▸ Work item: Return the lines below exactly, from the first one through the line that has "localparam logic [1:0] EDGE_RISE = 2'h1;". Leave out everything after it.

▸ Records for this exercise:
______________________________
<file path="src/pwm_pkg.sv">
// package: register map, field positions, reset values and clock choices of the pulse width timer
package pwm_pkg;
    localparam int unsigned ADDR_W = 8;
    localparam int unsigned DATA_W = 8;
    localparam logic [ADDR_W-1:0] OFS_CTRL_STATUS = 8'h34;
    localparam logic [ADDR_W-1:0] OFS_CLOCK_SEL = 8'h35;
    localparam logic [ADDR_W-1:0] OFS_HIGH_RESULT = 8'h36;
    localparam logic [ADDR_W-1:0] OFS_LOW_RESULT = 8'h37;
    // control/status field positions
    localparam int unsigned BIT_FILT_LEVEL = 6;
    localparam int unsigned BIT_OVF_IRQ_EN = 5;
    localparam int unsigned BIT_HIGH_OVF = 4;
    localparam int unsigned BIT_LOW_OVF = 3;
    localparam int unsigned BIT_EDGE_HI = 2;
    localparam int unsigned BIT_EDGE_LO = 1;
    localparam int unsigned BIT_EDGE_FLAG = 0;
    // clock select field positions
    localparam int unsigned BIT_CNT_SEL_HI = 3;
    localparam int unsigned BIT_CNT_SEL_LO = 2;
    localparam int unsigned BIT_FLT_SEL_HI = 1;
    localparam int unsigned BIT_FLT_SEL_LO = 0;
    // edge select codes
    localparam logic [1:0] EDGE_NONE = 2'h0;
    localparam logic [1:0] EDGE_RISE = 2'h1;
    localparam logic [1:0] EDGE_FALL = 2'h2;
    localparam logic [1:0] EDGE_BOTH = 2'h3;
    // reset values and counter limit
    localparam logic [1:0] RST_SEL = 2'h0;
    localparam logic [7:0] RST_RESULT = 8'h00;
    localparam logic [7:0] CNT_ZERO = 8'h00;
    localparam logic [7:0] CNT_MAX = 8'hff;
    // filter integrator
    localparam logic [2:0] FILT_LEVEL_MIN = 3'h0;
    localparam logic [2:0] FILT_LEVEL_MAX = 3'h6;
    // prescaler: count periods 2,4,8,16 and filter periods 1,2,4,8 instruction cycles
    localparam int unsigned PRESC_W = 4;
    localparam int unsigned CNT_SHIFT_BASE = 1;
    localparam int unsigned FLT_SHIFT_BASE = 0;
    typedef logic [7:0] pwm_byte_t;
endpackage

</file>
<file path="src/pwm_prescaler.sv">
// prescaler: one-cycle enables with periods of 2^(base+sel) instruction cycles
`timescale 1ns/1ps
module pwm_prescaler import pwm_pkg::*; #(
    parameter int unsigned WIDTH = PRESC_W
) (
    input wire logic clk_i,
    input wire logic rstn_i,
    input wire logic inst_en_i,
    input wire logic [1:0] cnt_sel_i,
    input wire logic [1:0] flt_sel_i,
    output logic cnt_tick_o,
    output logic flt_tick_o
);
    typedef struct packed {
        logic [WIDTH-1:0] div;
    } pwm_presc_state_t;

    pwm_presc_state_t s_q;
    pwm_presc_state_t s_d;

    // refused at elaboration: the 16-cycle count period needs four divider bits
    if (WIDTH < 4) begin : g_width_check
        $error("prescaler too narrow for 16-cycle period");
    end

    // enable fires when all bits below the chosen period are ones
    function automatic logic tick_at(input logic [WIDTH-1:0] div, input int unsigned n);
        logic [WIDTH-1:0] mask;
        mask = WIDTH'((1 << n) - 1);
        return (div & mask) == mask;
    endfunction

    always_comb begin
        s_d = s_q;
        if (inst_en_i) begin
            s_d.div = s_q.div + WIDTH'(1);
        end
    end

    always_ff @(posedge clk_i) begin
        if (!rstn_i) begin
            s_q <= '0;
        end else begin
            s_q <= s_d;
        end
    end

    assign cnt_tick_o = inst_en_i && tick_at(s_q.div, CNT_SHIFT_BASE + 32'(cnt_sel_i));
    assign flt_tick_o = inst_en_i && tick_at(s_q.div, FLT_SHIFT_BASE + 32'(flt_sel_i));
endmodule // pwm_prescaler

</file>
<file path="src/pwm_filter.sv">
// digital low-pass filter: integrator over levels 0..6 with hysteresis output
`timescale 1ns/1ps
module pwm_filter import pwm_pkg::*; (
    input wire logic clk_i,
    input wire logic rstn_i,
    input wire logic sample_en_i,
    input wire logic pulse_i,
    output logic level_o
);
    typedef struct packed {
        logic [2:0] acc;
        logic out;
    } pwm_filt_state_t;

    pwm_filt_state_t s_q;
    pwm_filt_state_t s_d;

    always_comb begin
        s_d = s_q;
        if (sample_en_i) begin
            if (pulse_i && s_q.acc != FILT_LEVEL_MAX) begin
                s_d.acc = s_q.acc + 3'h1;
            end else if (!pulse_i && s_q.acc != FILT_LEVEL_MIN) begin
                s_d.acc = s_q.acc - 3'h1;
            end
        end
        // output changes only at the end levels, held in between
        if (s_d.acc == FILT_LEVEL_MAX) begin
            s_d.out = 1'b1;
        end else if (s_d.acc == FILT_LEVEL_MIN) begin
            s_d.out = 1'b0;
        end
    end

    always_ff @(posedge clk_i) begin
        if (!rstn_i) begin
            s_q <= '0;
        end else begin
            s_q <= s_d;
        end
    end

    assign level_o = s_q.out;
endmodule // pwm_filter

</file>
<file path="src/pwm_timer.sv">
// pulse width measurement timer: registers, edge detector, counter and interrupt request
//
// Decided for this implementation: strobed register access.
`timescale 1ns/1ps
// Functional notes
// bit 6 reads filtered level, read only
// overflow enable gates overflow flags onto request
// overflow while high sets high flag
// overflow while low sets low flag
// write 0 clears flag, 1 ignored
// code 01: rising edges, low register, request
// code 10: falling edges, high register, request
// code 11: both edges, both registers
// code 00: no detection, no request
// edge selection itself enables edge request
// edge flag set on selected edge
// software writes zero to reserved bit
// reserved bit always reads zero
// unused bits ignore writes, read zero
// clock bits 3:2 choose count clock
// clock bits 1:0 choose filter clock
// high register captures on falling edge
// low register captures on rising edge
// counter clears after latching on edge
// filter integrates levels zero to six
// periods 2..16 count, 1..8 filter
// select codes ascend to longer periods
// edge and overflow share one request
module pwm_timer import pwm_pkg::*; (
    input wire logic clk_i,
    input wire logic rstn_i,
    input wire logic inst_en_i,
    input wire logic pulse_input_pin_i,
    input wire logic [ADDR_W-1:0] addr_i,
    input wire logic [DATA_W-1:0] wdata_i,
    input wire logic wr_i,
    input wire logic rd_i,
    output logic [DATA_W-1:0] rdata_o,
    output logic shared_irq_line_o
);
    typedef struct packed {
        logic overflow_irq_enable;
        logic high_overflow_flag;
        logic low_overflow_flag;
        logic [1:0] edge_select;
        logic edge_detect_flag;
        logic [1:0] count_clock_sel;
        logic [1:0] filter_clock_sel;
        pwm_byte_t high_width_result;
        pwm_byte_t low_width_result;
        pwm_byte_t counter;
        logic level_prev;
        pwm_byte_t rdata;
    } pwm_state_t;

    pwm_state_t s_q;
    pwm_state_t s_d;

    logic cnt_tick;
    logic flt_tick;
    logic filtered_pulse;
    logic rise;
    logic fall;
    logic rise_sel;
    logic fall_sel;
    logic overflow;
    logic wr_ctrl;
    logic wr_clk;

    pwm_prescaler #(
        .WIDTH(PRESC_W)
    ) u_presc (
        .clk_i(clk_i),
        .rstn_i(rstn_i),
        .inst_en_i(inst_en_i),
        .cnt_sel_i(s_q.count_clock_sel),
        .flt_sel_i(s_q.filter_clock_sel),
        .cnt_tick_o(cnt_tick),
        .flt_tick_o(flt_tick)
    );

    pwm_filter u_filter (
        .clk_i(clk_i),
        .rstn_i(rstn_i),
        .sample_en_i(flt_tick),
        .pulse_i(pulse_input_pin_i),
        .level_o(filtered_pulse)
    );

    // read mux shared by the data register and nothing else
    function automatic pwm_byte_t read_value(input pwm_state_t s, input logic lvl,
                                             input logic [ADDR_W-1:0] a);
        pwm_byte_t v;
        v = '0;
        case (a)
            OFS_CTRL_STATUS: begin
                v[BIT_FILT_LEVEL] = lvl;
                v[BIT_OVF_IRQ_EN] = s.overflow_irq_enable;
                v[BIT_HIGH_OVF] = s.high_overflow_flag;
                v[BIT_LOW_OVF] = s.low_overflow_flag;
                v[BIT_EDGE_HI] = s.edge_select[1];
                v[BIT_EDGE_LO] = s.edge_select[0];
                v[BIT_EDGE_FLAG] = s.edge_detect_flag;
            end
            OFS_CLOCK_SEL: begin
                // bit 7 and unused bits 6:4 read as zero
                v[BIT_CNT_SEL_HI] = s.count_clock_sel[1];
                v[BIT_CNT_SEL_LO] = s.count_clock_sel[0];
                v[BIT_FLT_SEL_HI] = s.filter_clock_sel[1];
                v[BIT_FLT_SEL_LO] = s.filter_clock_sel[0];
            end
            OFS_HIGH_RESULT: begin
                v = s.high_width_result;
            end
            OFS_LOW_RESULT: begin
                v = s.low_width_result;
            end
            default: begin
                v = '0;
            end
        endcase
        return v;
    endfunction

    assign rise = filtered_pulse && !s_q.level_prev;
    assign fall = !filtered_pulse && s_q.level_prev;
    // edge select code both chooses the edge and enables its request
    assign rise_sel = rise && s_q.edge_select[0];
    assign fall_sel = fall && s_q.edge_select[1];
    assign overflow = cnt_tick && (s_q.counter == CNT_MAX);
    assign wr_ctrl = wr_i && (addr_i == OFS_CTRL_STATUS);
    assign wr_clk = wr_i && (addr_i == OFS_CLOCK_SEL);

    always_comb begin
        s_d = s_q;
        s_d.level_prev = filtered_pulse;

        // software writes first, so hardware events below win over a clear
        if (wr_ctrl) begin
            s_d.overflow_irq_enable = wdata_i[BIT_OVF_IRQ_EN];
            s_d.edge_select = {wdata_i[BIT_EDGE_HI], wdata_i[BIT_EDGE_LO]};
            s_d.high_overflow_flag = s_q.high_overflow_flag & wdata_i[BIT_HIGH_OVF];
            s_d.low_overflow_flag = s_q.low_overflow_flag & wdata_i[BIT_LOW_OVF];
            s_d.edge_detect_flag = s_q.edge_detect_flag & wdata_i[BIT_EDGE_FLAG];
        end
        if (wr_clk) begin
            // reserved and unused bits are dropped on write
            s_d.count_clock_sel = {wdata_i[BIT_CNT_SEL_HI], wdata_i[BIT_CNT_SEL_LO]};
            s_d.filter_clock_sel = {wdata_i[BIT_FLT_SEL_HI], wdata_i[BIT_FLT_SEL_LO]};
        end

        // counter runs on the count enable and wraps at overflow
        if (cnt_tick) begin
            s_d.counter = s_q.counter + 8'h01;
        end
        if (overflow && filtered_pulse) begin
            s_d.high_overflow_flag = 1'b1;
        end
        if (overflow && !filtered_pulse) begin
            s_d.low_overflow_flag = 1'b1;
        end

        if (fall) begin
            s_d.high_width_result = s_q.counter;
        end
        if (rise) begin
            s_d.low_width_result = s_q.counter;
        end
        if (rise_sel || fall_sel) begin
            s_d.counter = CNT_ZERO;
            s_d.edge_detect_flag = 1'b1;
        end

        if (rd_i) begin
            s_d.rdata = read_value(s_q, filtered_pulse, addr_i);
        end else begin
            s_d.rdata = '0;
        end
    end

    always_ff @(posedge clk_i) begin
        if (!rstn_i) begin
            s_q.overflow_irq_enable <= 1'b0;
            s_q.high_overflow_flag <= 1'b0;
            s_q.low_overflow_flag <= 1'b0;
            s_q.edge_select <= RST_SEL;
            s_q.edge_detect_flag <= 1'b0;
            s_q.count_clock_sel <= RST_SEL;
            s_q.filter_clock_sel <= RST_SEL;
            s_q.high_width_result <= RST_RESULT;
            s_q.low_width_result <= RST_RESULT;
            s_q.counter <= CNT_ZERO;
            s_q.level_prev <= 1'b0;
            s_q.rdata <= RST_RESULT;
        end else begin
            s_q <= s_d;
        end
    end

    assign rdata_o = s_q.rdata;
    // edge flag only requests while an edge is selected
    assign shared_irq_line_o = (s_q.edge_detect_flag && (s_q.edge_select != EDGE_NONE))
        || (s_q.overflow_irq_enable && (s_q.high_overflow_flag || s_q.low_overflow_flag));
endmodule // pwm_timer

</file>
______________________________
▸ Response box:
<file path="src/pwm_pkg.sv">
// package: register map, field positions, reset values and clock choices of the pulse width timer
package pwm_pkg;
    localparam int unsigned ADDR_W = 8;
    localparam int unsigned DATA_W = 8;
    localparam logic [ADDR_W-1:0] OFS_CTRL_STATUS = 8'h34;
    localparam logic [ADDR_W-1:0] OFS_CLOCK_SEL = 8'h35;
    localparam logic [ADDR_W-1:0] OFS_HIGH_RESULT = 8'h36;
    localparam logic [ADDR_W-1:0] OFS_LOW_RESULT = 8'h37;
    // control/status field positions
    localparam int unsigned BIT_FILT_LEVEL = 6;
    localparam int unsigned BIT_OVF_IRQ_EN = 5;
    localparam int unsigned BIT_HIGH_OVF = 4;
    localparam int unsigned BIT_LOW_OVF = 3;
    localparam int unsigned BIT_EDGE_HI = 2;
    localparam int unsigned BIT_EDGE_LO = 1;
    localparam int unsigned BIT_EDGE_FLAG = 0;
    // clock select field positions
    localparam int unsigned BIT_CNT_SEL_HI = 3;
    localparam int unsigned BIT_CNT_SEL_LO = 2;
    localparam int unsigned BIT_FLT_SEL_HI = 1;
    localparam int unsigned BIT_FLT_SEL_LO = 0;
    // edge select codes
    localparam logic [1:0] EDGE_NONE = 2'h0;
    localparam logic [1:0] EDGE_RISE = 2'h1;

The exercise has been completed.